Task instructions:
For the listing below, return the line containing "flops: 12 / 0.361", the line containing "(start not counted)", and all lines in between, exactly as written and nothing else.

Source data:
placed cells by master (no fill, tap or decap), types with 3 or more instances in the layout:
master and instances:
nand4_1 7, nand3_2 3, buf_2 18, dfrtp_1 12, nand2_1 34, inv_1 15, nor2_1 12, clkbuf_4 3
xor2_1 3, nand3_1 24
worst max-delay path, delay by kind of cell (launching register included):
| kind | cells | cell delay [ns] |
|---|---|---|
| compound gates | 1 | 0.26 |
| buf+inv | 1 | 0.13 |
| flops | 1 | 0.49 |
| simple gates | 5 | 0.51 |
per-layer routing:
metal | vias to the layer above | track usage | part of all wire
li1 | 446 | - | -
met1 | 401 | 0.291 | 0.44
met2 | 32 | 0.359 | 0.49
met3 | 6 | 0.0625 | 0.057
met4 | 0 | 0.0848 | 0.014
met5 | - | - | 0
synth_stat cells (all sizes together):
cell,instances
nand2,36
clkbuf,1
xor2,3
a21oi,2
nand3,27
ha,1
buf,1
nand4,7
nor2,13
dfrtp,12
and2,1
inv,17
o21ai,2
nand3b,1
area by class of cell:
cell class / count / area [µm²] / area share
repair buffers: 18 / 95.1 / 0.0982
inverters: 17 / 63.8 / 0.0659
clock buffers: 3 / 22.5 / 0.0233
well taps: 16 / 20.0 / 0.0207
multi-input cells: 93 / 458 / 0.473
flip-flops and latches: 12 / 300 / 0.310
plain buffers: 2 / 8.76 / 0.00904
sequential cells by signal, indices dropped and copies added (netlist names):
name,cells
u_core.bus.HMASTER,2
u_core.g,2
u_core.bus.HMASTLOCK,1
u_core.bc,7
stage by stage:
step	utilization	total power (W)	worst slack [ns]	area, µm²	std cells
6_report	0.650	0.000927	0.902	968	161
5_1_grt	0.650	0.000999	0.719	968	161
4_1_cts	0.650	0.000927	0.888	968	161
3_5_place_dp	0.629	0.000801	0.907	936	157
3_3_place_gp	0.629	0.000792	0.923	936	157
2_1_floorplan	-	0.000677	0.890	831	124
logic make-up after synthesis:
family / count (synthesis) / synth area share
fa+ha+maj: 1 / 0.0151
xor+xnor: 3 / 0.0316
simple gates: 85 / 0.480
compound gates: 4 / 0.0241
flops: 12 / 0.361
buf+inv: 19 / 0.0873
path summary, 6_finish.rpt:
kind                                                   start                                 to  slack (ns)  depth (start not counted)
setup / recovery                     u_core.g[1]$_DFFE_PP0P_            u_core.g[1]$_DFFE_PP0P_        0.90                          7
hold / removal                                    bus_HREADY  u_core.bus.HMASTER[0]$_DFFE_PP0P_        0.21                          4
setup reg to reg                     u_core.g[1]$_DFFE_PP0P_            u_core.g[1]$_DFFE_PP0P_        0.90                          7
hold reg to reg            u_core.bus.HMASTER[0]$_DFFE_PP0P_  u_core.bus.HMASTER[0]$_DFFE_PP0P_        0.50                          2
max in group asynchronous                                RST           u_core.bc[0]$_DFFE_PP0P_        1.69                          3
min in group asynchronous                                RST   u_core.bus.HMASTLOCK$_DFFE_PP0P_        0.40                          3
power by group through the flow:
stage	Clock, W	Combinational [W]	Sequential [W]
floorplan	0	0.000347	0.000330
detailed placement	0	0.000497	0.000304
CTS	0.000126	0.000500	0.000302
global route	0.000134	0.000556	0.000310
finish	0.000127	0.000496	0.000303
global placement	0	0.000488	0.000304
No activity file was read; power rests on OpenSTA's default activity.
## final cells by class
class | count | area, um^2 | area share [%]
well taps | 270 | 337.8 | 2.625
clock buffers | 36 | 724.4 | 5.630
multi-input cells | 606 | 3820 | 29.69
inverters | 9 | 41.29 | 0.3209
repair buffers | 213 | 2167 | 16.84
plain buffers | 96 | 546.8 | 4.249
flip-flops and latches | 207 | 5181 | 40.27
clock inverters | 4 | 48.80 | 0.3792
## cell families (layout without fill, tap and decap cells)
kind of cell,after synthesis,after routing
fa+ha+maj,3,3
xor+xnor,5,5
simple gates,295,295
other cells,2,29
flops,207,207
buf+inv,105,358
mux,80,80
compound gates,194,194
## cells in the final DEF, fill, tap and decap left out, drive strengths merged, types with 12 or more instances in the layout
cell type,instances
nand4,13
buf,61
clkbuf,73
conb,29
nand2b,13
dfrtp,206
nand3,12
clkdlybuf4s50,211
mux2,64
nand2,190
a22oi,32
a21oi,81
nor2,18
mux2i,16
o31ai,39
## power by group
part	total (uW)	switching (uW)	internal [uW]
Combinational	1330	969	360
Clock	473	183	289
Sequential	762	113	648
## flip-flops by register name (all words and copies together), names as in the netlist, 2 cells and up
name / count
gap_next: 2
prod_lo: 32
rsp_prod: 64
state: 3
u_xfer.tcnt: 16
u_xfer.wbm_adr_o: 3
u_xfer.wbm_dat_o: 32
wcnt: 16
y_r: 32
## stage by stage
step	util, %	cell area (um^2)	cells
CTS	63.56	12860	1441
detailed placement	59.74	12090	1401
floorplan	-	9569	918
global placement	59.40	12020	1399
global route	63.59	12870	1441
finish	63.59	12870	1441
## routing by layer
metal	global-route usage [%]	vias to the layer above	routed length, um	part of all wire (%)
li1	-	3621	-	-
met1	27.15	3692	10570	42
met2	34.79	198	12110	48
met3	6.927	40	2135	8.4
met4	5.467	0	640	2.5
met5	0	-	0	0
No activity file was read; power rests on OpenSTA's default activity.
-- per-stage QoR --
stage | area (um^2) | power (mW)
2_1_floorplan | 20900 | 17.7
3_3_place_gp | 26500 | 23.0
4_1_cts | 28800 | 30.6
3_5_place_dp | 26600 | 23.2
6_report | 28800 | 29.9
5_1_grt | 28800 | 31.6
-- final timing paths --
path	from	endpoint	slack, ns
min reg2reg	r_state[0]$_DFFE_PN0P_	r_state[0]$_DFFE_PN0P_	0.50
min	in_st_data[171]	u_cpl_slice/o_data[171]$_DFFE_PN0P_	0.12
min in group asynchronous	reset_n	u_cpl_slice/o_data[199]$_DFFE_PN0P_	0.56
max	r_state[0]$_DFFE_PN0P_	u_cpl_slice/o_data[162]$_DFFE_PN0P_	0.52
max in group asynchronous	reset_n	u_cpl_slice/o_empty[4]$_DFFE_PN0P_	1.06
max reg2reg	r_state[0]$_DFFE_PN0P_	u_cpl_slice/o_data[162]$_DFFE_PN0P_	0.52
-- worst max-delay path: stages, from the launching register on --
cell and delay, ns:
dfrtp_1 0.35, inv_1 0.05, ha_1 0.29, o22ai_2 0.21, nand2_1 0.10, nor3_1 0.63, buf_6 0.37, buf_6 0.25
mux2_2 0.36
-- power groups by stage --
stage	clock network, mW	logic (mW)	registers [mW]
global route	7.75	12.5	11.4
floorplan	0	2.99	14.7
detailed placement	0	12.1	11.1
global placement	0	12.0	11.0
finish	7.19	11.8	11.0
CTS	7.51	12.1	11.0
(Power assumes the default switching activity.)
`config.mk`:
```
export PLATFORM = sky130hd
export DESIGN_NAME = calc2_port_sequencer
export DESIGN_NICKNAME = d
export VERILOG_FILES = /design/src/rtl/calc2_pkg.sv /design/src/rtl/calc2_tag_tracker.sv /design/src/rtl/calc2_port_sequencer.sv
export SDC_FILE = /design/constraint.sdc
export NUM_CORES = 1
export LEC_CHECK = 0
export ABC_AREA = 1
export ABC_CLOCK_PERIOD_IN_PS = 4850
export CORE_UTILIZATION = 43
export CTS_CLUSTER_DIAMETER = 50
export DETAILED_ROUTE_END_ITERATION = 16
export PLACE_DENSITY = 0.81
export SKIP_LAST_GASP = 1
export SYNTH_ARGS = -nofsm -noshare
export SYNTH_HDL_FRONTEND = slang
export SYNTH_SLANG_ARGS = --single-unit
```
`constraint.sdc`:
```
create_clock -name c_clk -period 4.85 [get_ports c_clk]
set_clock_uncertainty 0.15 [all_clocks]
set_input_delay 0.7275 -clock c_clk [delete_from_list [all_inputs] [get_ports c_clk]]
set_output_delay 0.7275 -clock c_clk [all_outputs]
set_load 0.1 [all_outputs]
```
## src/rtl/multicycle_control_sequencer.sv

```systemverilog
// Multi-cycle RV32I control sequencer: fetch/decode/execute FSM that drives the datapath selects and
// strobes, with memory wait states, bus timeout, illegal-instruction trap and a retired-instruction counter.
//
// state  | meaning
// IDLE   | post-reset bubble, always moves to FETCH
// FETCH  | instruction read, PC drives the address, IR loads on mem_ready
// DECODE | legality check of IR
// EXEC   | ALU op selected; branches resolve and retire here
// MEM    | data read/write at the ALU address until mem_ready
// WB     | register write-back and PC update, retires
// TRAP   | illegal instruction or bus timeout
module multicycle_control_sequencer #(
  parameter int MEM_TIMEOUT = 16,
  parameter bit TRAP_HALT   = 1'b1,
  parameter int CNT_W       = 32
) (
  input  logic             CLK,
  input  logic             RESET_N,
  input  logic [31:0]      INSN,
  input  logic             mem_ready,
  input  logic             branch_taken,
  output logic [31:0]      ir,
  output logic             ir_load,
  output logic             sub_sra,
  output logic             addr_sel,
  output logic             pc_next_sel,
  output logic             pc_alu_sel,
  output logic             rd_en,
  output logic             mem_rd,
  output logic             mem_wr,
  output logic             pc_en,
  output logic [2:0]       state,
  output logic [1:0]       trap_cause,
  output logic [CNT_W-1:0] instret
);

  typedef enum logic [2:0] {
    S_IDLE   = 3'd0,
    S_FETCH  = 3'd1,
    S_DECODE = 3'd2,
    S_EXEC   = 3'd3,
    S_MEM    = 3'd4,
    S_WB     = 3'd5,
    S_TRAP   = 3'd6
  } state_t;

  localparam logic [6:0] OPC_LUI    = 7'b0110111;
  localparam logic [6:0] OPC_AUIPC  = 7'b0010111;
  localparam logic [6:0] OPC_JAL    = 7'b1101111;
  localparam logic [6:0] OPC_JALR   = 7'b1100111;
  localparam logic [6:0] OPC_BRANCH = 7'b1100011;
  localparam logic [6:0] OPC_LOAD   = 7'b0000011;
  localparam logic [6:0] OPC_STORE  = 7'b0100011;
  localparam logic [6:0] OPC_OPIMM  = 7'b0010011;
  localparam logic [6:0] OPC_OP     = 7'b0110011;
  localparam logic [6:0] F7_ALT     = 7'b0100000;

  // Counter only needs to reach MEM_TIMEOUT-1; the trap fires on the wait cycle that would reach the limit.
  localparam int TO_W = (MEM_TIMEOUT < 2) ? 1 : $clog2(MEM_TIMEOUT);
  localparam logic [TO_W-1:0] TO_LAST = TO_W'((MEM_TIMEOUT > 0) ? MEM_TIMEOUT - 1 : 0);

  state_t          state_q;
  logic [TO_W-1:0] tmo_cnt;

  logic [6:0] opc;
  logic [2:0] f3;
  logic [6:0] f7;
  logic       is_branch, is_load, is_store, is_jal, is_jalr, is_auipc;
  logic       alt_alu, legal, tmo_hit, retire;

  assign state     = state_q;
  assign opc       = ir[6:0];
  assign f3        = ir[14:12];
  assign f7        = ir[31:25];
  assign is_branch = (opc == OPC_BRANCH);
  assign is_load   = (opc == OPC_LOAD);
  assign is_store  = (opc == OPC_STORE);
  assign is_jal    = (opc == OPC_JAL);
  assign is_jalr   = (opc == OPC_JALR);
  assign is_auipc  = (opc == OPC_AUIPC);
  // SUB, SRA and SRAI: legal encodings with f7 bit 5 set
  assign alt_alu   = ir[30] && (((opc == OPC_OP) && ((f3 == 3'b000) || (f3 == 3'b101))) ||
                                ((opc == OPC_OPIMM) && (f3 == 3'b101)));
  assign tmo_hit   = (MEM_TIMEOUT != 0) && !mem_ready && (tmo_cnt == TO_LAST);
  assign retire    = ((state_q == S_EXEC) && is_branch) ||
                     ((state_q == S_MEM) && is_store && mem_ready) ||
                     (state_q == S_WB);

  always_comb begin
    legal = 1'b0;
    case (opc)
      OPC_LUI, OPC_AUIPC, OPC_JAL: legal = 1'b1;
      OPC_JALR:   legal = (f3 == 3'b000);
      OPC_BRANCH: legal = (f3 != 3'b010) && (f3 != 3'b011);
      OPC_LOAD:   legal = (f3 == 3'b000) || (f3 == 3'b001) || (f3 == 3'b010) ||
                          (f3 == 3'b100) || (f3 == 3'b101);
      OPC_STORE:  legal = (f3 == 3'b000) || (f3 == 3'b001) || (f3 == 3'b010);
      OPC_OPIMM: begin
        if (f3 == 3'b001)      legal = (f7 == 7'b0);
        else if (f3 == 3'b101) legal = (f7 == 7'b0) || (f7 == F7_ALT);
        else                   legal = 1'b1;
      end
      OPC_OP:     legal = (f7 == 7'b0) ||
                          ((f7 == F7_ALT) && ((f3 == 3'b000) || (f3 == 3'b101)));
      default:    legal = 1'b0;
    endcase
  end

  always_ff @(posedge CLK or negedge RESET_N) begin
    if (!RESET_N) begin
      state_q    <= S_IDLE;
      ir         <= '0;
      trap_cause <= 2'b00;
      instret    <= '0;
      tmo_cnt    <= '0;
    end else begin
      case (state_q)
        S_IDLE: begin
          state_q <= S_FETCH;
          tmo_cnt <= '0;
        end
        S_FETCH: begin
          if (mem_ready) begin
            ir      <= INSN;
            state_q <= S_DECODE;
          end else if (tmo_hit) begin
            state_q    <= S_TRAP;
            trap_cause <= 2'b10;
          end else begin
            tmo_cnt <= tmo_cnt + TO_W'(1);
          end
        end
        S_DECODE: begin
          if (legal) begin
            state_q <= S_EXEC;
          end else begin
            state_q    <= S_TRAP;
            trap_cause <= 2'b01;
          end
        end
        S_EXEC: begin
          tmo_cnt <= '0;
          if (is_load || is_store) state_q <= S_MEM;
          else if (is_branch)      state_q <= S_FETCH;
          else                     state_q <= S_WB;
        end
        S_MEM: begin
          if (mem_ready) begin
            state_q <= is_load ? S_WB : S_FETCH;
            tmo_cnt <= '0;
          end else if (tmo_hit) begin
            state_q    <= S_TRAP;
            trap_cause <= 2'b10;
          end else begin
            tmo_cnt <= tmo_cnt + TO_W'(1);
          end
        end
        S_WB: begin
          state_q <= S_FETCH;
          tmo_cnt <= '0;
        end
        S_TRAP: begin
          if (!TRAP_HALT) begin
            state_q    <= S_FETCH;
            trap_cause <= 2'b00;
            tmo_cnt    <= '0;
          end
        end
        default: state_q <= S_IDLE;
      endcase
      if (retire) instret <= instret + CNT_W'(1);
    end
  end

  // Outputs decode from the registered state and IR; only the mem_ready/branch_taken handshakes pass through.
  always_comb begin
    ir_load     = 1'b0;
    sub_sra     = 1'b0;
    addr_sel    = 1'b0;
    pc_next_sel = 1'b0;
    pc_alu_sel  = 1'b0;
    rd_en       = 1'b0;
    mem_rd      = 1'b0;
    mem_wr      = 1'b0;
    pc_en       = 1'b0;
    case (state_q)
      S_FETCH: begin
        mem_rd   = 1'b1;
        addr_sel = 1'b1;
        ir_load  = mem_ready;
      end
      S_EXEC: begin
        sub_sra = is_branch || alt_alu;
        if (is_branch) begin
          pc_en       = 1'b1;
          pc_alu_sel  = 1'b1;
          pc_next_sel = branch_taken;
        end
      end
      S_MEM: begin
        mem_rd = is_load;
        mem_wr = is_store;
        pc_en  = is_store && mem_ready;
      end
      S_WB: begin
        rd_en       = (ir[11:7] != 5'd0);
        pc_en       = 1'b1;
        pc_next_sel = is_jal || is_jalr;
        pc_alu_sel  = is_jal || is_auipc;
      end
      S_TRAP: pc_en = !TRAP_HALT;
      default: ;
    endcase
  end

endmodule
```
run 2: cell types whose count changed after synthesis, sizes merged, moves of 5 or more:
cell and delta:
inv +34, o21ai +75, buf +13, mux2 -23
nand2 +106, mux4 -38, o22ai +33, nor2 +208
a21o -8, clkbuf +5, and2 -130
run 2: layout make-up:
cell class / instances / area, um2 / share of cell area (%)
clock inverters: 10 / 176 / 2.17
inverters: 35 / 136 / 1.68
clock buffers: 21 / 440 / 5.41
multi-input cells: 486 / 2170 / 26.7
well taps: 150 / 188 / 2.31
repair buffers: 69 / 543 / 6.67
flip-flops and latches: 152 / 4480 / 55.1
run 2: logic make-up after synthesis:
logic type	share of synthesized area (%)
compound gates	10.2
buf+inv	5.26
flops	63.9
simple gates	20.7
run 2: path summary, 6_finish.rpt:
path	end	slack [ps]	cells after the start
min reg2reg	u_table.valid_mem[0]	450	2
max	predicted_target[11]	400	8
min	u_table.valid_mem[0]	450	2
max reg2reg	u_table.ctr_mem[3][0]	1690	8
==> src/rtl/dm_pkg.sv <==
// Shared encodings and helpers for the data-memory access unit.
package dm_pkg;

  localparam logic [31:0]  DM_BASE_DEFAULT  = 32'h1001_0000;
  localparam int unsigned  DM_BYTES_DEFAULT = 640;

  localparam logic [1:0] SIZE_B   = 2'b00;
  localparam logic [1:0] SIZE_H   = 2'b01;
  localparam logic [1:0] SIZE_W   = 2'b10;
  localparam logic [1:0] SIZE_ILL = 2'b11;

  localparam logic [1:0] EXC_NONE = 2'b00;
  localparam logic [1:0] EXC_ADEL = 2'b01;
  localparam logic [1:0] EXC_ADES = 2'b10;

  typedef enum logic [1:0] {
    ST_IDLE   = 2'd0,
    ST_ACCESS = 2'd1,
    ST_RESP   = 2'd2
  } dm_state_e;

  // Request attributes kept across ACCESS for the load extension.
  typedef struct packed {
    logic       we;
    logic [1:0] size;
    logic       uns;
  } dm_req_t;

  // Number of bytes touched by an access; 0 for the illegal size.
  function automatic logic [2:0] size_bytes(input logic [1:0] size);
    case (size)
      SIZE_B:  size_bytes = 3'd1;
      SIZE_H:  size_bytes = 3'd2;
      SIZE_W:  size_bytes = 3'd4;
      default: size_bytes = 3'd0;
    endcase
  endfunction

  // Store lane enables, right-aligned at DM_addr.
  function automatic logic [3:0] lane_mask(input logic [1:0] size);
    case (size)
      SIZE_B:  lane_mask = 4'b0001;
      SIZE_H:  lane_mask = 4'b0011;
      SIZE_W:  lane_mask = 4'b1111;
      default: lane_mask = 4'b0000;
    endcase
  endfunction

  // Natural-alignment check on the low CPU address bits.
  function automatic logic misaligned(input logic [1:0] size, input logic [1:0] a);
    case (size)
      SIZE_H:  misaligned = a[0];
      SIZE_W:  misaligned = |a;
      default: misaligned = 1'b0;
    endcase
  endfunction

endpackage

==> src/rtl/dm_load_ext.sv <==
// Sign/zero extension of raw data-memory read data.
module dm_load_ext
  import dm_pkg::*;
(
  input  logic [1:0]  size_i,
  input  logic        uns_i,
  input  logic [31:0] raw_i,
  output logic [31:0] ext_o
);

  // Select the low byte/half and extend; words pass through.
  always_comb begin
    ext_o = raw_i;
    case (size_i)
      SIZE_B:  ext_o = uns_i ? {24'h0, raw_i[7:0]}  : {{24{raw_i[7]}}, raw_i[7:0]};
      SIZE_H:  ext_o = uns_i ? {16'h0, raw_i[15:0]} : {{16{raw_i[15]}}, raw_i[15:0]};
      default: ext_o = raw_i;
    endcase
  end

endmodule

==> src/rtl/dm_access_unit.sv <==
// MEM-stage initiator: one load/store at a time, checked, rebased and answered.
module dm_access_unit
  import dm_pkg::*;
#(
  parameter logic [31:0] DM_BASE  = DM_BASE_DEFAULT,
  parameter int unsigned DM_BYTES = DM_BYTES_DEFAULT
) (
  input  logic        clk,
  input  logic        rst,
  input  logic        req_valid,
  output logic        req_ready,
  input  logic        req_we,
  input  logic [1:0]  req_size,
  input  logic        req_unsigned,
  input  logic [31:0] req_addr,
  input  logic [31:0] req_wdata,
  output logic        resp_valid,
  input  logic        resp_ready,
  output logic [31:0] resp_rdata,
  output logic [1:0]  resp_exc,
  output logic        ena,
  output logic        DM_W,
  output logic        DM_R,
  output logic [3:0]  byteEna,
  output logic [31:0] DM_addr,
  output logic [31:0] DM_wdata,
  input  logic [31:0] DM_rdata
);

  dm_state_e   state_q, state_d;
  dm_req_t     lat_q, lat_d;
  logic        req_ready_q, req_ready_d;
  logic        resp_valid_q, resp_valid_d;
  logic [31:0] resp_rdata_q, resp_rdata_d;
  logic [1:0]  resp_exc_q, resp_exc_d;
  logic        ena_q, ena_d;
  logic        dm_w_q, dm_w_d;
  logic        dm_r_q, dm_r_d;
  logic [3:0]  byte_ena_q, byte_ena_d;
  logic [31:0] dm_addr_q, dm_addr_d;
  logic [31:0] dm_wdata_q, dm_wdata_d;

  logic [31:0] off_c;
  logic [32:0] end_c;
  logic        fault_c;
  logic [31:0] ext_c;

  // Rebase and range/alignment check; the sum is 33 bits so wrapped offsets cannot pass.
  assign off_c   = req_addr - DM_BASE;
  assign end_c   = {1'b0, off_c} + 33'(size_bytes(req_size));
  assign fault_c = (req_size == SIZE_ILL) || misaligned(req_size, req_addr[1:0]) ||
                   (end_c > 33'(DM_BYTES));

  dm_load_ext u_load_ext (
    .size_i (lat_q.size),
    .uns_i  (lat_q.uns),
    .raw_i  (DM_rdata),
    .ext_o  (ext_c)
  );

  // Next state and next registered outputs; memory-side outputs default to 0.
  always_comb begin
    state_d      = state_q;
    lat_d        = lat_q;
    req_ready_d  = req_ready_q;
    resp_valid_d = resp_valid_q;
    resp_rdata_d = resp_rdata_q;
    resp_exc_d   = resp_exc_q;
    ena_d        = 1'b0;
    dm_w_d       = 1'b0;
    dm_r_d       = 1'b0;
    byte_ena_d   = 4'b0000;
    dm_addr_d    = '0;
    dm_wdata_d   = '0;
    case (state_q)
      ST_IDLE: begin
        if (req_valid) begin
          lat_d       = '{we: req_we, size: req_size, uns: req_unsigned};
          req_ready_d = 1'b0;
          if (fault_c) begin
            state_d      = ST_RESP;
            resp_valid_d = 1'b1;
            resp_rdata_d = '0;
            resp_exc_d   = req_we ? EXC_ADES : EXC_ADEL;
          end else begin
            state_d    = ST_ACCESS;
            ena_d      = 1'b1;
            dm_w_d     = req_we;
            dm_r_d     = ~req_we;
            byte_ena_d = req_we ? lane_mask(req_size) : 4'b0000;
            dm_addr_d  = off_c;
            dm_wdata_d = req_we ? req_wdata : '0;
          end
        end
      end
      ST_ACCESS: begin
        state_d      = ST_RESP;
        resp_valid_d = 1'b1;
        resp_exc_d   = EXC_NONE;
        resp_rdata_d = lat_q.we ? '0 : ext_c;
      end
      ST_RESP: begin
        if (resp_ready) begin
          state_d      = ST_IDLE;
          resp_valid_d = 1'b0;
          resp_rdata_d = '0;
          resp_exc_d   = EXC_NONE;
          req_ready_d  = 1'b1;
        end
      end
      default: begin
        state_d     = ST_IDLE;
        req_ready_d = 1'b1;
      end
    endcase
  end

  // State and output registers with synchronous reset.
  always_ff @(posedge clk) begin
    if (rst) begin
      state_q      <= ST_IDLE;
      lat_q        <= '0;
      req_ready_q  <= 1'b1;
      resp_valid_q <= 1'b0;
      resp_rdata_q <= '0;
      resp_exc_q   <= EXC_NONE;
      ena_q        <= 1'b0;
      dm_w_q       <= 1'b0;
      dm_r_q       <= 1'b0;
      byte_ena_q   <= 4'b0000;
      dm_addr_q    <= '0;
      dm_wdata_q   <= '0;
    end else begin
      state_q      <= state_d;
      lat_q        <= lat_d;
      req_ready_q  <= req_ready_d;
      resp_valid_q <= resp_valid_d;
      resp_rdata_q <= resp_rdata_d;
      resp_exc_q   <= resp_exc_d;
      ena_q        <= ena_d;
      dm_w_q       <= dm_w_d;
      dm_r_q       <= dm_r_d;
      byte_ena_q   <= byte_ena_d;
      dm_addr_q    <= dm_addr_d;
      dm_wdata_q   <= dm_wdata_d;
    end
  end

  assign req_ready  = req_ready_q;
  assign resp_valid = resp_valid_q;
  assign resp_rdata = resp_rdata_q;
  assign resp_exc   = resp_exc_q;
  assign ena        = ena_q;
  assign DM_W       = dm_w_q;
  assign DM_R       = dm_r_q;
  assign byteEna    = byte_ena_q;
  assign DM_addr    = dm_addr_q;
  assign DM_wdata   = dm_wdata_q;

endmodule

Solution:
flops: 12 / 0.361
buf+inv: 19 / 0.0873
path summary, 6_finish.rpt:
kind                                                   start                                 to  slack (ns)  depth (start not counted)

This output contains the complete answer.